Problem: The causes of male infertility are not well understood. There is mounting evidence that most epigenetic patterns of male germ cell stem cells are established during embryonic development. The continuous production of large numbers of spermatozoa, as well as the complex chromatin packaging that occurs during spermiogenesis and sperm maturation, are under exquisite endocrine and paracrine control. Many elements of the process, including the role of DNA methylation and histone modifications remain undiscovered. Sperm produced by the testis undergo a complex postspermiogenic process of maturation in the epididymis and the female reproductive tract. Many elements of this long developmental trajectory remain obscure and even less is known about the impact of aging and environmental factors. While the phenomenon of transgenerational epigenetic effects of xenobiotics is now well substantiated, the mechanisms are mostly unknown. 

Plan: Spermatogonial germ cell niches and renewal will be investigated using novel transgenic models and stem cell transplantation.
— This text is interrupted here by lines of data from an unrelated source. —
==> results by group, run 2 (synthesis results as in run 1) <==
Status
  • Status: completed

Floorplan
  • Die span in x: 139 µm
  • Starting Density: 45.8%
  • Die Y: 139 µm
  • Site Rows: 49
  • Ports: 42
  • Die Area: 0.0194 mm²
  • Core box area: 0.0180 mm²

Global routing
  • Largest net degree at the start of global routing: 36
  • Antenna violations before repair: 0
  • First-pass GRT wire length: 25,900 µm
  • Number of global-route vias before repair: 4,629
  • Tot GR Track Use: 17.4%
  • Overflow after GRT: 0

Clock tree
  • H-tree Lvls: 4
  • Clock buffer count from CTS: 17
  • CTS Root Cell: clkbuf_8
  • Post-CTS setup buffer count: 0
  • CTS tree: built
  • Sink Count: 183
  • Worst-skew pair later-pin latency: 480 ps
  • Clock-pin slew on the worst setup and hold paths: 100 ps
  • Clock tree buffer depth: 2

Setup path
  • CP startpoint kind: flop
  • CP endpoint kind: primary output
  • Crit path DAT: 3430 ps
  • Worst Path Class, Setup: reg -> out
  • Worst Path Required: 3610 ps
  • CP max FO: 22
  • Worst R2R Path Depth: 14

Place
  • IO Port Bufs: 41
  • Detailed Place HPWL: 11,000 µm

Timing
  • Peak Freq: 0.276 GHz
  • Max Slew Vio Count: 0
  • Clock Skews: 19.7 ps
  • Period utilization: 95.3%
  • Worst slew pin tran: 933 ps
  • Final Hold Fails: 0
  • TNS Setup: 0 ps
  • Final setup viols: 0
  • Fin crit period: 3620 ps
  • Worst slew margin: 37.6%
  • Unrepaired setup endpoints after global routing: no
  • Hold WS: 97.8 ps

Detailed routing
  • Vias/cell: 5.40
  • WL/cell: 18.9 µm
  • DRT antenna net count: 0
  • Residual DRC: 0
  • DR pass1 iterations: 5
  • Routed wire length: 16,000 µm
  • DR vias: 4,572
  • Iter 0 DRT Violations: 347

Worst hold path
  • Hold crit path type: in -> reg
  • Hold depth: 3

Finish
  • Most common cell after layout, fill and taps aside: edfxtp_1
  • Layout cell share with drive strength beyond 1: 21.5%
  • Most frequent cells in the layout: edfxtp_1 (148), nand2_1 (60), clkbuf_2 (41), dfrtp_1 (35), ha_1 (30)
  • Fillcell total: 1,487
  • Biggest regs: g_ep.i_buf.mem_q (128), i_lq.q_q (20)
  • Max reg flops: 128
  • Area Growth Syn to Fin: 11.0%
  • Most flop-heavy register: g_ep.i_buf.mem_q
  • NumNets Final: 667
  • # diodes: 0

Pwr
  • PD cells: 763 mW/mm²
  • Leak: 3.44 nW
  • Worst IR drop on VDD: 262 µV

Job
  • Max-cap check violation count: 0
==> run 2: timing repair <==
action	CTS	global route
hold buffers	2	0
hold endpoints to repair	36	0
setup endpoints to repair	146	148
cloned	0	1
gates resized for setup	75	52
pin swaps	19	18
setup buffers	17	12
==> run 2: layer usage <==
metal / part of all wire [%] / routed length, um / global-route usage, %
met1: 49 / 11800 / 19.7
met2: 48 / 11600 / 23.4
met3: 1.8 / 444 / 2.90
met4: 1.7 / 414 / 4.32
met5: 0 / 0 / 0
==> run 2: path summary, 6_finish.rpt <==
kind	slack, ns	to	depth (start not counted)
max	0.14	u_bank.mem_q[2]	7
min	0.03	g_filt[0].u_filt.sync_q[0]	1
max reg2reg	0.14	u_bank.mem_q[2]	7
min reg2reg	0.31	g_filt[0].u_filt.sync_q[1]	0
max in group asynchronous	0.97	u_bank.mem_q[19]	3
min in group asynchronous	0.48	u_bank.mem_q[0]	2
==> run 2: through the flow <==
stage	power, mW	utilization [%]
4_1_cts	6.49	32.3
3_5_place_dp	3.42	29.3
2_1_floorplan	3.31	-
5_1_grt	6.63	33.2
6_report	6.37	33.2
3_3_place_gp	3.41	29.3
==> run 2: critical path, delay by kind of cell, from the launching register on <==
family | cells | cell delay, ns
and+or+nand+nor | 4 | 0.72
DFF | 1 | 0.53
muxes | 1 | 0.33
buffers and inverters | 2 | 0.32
The new tools of global genomic, proteomic and epigenetic investigation will focus on understanding pituitary and Leydig cell interactions, steroidogenesis and androgen actions on spermatogenesis. The mechanisms by which the epididymis regulates sperm maturation as well as semen proteins and postejaculatory events of capacitation and the acrosome reaction and will be examined using both novel and classic technologies. The RQR will take a comprehensive, multidisciplinary approach to the study of xenobiotic influences on stem cell renewal, spermatogenesis and sperm maturation, with focus on male-mediated adverse progeny outcome, transgenerational epigenetic mechanisms, and reproductive toxicology. We are in a unique position to make pivotal contributions to this field in the coming years.


Summary of the 1st theme meeting during the RQR Symposium

Summary of the theme meeting during the 3rd symposium of the RQR (November 17th 2010)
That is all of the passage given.